O ministro das Relações Exteriores da Rússia, Serguei Lavrov, reiterou nesta quarta-feira (14) a condenação à agressão dos EUA contra a Venezuela, afirmando que a avaliação fundamental de Moscou sobre a “operação ilegal realizada pelos Estados Unidos permanece válida”.
Segundo o chanceler, tais avaliações “são compartilhadas pela esmagadora maioria dos Estados no mundo, incluindo países do Sul Global e do Leste Global”.
“Nossa posição permanece inalterada. Essa posição é fundamental, baseada nos princípios do respeito à soberania e à integridade territorial de todos os Estados, cujos governos naturalmente representam os interesses de toda a população”, disse Lavrov.
A declaração acotneceu após conversas com a ministra das Relações Internacionais e Comércio da Namíbia, Selma Ashipala-Musavya, durante uma visita a Moscou nesta quarta-feira (14).
O ministro observou que a Rússia e a Venezuela têm uma “longa história de boas relações estratégicas”. “Estamos comprometidos com os acordos que foram alcançados”, acrescentou.
De acordo com ele, a Rússia observa com “grande interesse, preocupação e simpatia” a forma como a liderança venezuelana defende seus direitos e sua independência, demonstrando flexibilidade e expressando disposição para dialogar com os Estados Unidos.
“Não posso prever o que acontecerá a seguir, mas, neste momento, vemos que a liderança venezuelana está defendendo suas prioridades nacionais e sua soberania, bem como a necessidade de participar das relações internacionais como um Estado igualitário, soberano e independente”, afirmou.

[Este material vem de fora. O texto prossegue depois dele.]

This is an optimization exercise on Yosys and OpenROAD, whose aim is small area, not a production implementation.
In this exercise RTL edits were held to simulation tests only and were not proved equivalent to the original.
No activity file was given, so power comes from the tool's default toggle rates.

indigo:
## MIPS_TopModule
module MIPS_TopModule
(
input  wire			CLK_Top,
input  wire			RST_Top,
output wire [31:0]	imem_addr_Top,
input  wire [31:0]	imem_rdata_Top,
output wire [31:0]	dmem_addr_Top,
output wire [31:0]	dmem_wdata_Top,
output wire			dmem_we_Top,
input  wire [31:0]	dmem_rdata_Top
);
wire [31:0] instr = imem_rdata_Top;
wire [5:0]  op    = instr[31:26];
wire [5:0]  funct = instr[5:0];
wire [4:0]  rs    = instr[25:21];
wire [4:0]  rt    = instr[20:16];
wire rtype = (op == 6'b000000);
wire addi  = (op == 6'b001000);
wire lw    = (op == 6'b100011);
wire sw    = (op == 6'b101011);
wire beq   = (op == 6'b000100);
wire jmp   = (op == 6'b000010);
wire f_sub = rtype & (funct == 6'b100010);
wire f_slt = rtype & (funct == 6'b101010);
wire f_mul = rtype & (funct == 6'b011100);
wire f_and = rtype & (funct == 6'b100100);
wire f_or  = rtype & (funct == 6'b100101);
wire        regwrite = rtype | addi | lw;
wire [4:0]  dst      = rtype ? instr[15:11] : rt;
wire [31:0] sext     = {{16{instr[15]}}, instr[15:0]};
wire [31:0] rd1, rd2, sum;
wire        zero, smallop, bit0;
wire [31:0] wd, wd_hi;
MIPS_MUX wbsel (.we(lw), .wen(~(lw | smallop)), .d(dmem_rdata_Top), .q(sum), .y(wd_hi));
assign wd = {wd_hi[31:1], lw ? dmem_rdata_Top[0] : smallop ? bit0 : sum[0]};
reg  [31:0]   valid;
wire [1023:0] q;
wire [31:0]   we, wen, sel1, sel2;
MIPS_DecW dw  (.a(dst), .en(regwrite), .y(we), .yn(wen));
MIPS_DecM ds1 (.a(rs), .m(valid), .y(sel1));
MIPS_DecM ds2 (.a(rt), .m(valid), .y(sel2));
always @(posedge CLK_Top or negedge RST_Top)
	if (!RST_Top) valid <= 32'b0;
	else          valid <= valid | we;
genvar g;
generate for (g = 0; g < 32; g = g + 1) begin : regs
	reg  [31:0] r;
	wire [31:0] r_next;
	MIPS_MUX wsel (.we(we[g]), .wen(wen[g]), .d(wd), .q(r), .y(r_next));
	always @(posedge CLK_Top)
		r <= r_next;
	assign q[32*g +: 32] = r;
end endgenerate
MIPS_RegisterFile rp1 (.Sel(sel1), .Q(q), .RD(rd1));
MIPS_RegisterFile rp2 (.Sel(sel2), .Q(q), .RD(rd2));
MIPS_ALU alu (
	.SrcA(rd1), .RegB(rd2), .Imm(sext), .UseImm(~(rtype | beq)),
	.Sub(beq | f_sub | f_slt),
  ...
Settings: LEC_CHECK=0, CAP_MARGIN=20, CORE_MARGIN=2, CORE_UTILIZATION=50, CTS_BUF_LIST=sky130_fd_sc_hd__clkbuf_4, CTS_CLUSTER_DIAMETER=40, CTS_CLUSTER_SIZE=8, SLEW_MARGIN=20, SYNTH_HIERARCHICAL=1; clock period 20.0 ns.
run.sh (not shown) runs the stock make flow with config.mk's settings and CLKGATE_MAP_FILE= SYNTH_SCRIPT=/design/flow/synth_recipe.tcl, a recipe that flattens the netlist after the stock synthesis.
indigo reached the end of the flow, and the finished layout is clean on the timing, design-rule and antenna checks.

Além disso, Serguei Lavrov reiterou que a intervenção dos EUA na Venezuela é uma violação flagrante do direito internacional e do sistema de relações internacionais, referindo-se “não apenas às estruturas das Nações Unidas, mas também aos princípios do modelo de globalização implementado pelos próprios EUA, apelando para slogans como as forças do livre mercado, a concorrência leal, a inviolabilidade da propriedade e muito mais, que agora, como se diz, foram essencialmente por água abaixo”.
“E, em vez de globalização, estamos testemunhando a fragmentação da economia global”, completou o ministro das Relações Exteriores da Rússia.